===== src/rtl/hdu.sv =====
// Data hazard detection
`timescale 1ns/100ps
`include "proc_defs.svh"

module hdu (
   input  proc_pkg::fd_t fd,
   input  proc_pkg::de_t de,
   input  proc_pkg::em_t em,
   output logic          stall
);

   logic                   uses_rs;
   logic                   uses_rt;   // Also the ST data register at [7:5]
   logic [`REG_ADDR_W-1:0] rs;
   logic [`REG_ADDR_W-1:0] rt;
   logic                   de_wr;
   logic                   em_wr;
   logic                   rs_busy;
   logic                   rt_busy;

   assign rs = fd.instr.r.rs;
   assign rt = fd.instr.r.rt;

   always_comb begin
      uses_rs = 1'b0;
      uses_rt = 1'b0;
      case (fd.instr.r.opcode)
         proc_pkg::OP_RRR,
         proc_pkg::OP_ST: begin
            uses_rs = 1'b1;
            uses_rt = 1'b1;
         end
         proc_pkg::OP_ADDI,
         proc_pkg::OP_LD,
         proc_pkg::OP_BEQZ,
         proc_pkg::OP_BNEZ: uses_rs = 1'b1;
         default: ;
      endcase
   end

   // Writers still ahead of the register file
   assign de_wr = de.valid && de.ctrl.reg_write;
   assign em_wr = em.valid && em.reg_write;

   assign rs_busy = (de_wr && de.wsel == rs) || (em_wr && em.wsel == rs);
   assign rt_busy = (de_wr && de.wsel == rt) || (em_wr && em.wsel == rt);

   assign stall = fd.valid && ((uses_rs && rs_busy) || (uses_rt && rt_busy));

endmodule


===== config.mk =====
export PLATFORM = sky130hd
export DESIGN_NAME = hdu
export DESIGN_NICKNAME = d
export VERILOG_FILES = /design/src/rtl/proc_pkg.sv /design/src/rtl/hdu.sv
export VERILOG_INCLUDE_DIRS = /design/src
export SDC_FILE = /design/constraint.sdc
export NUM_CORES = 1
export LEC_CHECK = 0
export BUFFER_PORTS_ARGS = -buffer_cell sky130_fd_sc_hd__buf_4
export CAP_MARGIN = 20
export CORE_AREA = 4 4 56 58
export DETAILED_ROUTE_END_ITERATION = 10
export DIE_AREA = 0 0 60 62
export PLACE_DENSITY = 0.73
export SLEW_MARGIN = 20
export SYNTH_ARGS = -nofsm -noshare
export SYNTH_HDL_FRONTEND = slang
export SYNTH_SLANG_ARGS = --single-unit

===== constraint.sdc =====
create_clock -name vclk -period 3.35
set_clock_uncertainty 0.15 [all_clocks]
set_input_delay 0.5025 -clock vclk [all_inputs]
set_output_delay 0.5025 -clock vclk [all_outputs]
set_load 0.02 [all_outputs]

══════════════════════════════

Exercise directions => Up to and including the last line of the material, reproduce every line exactly, beginning with the one that contains "set_input_delay 0.5025 -clock" and adding nothing else.

Solution to this exercise =>
set_input_delay 0.5025 -clock vclk [all_inputs]
set_output_delay 0.5025 -clock vclk [all_outputs]
set_load 0.02 [all_outputs]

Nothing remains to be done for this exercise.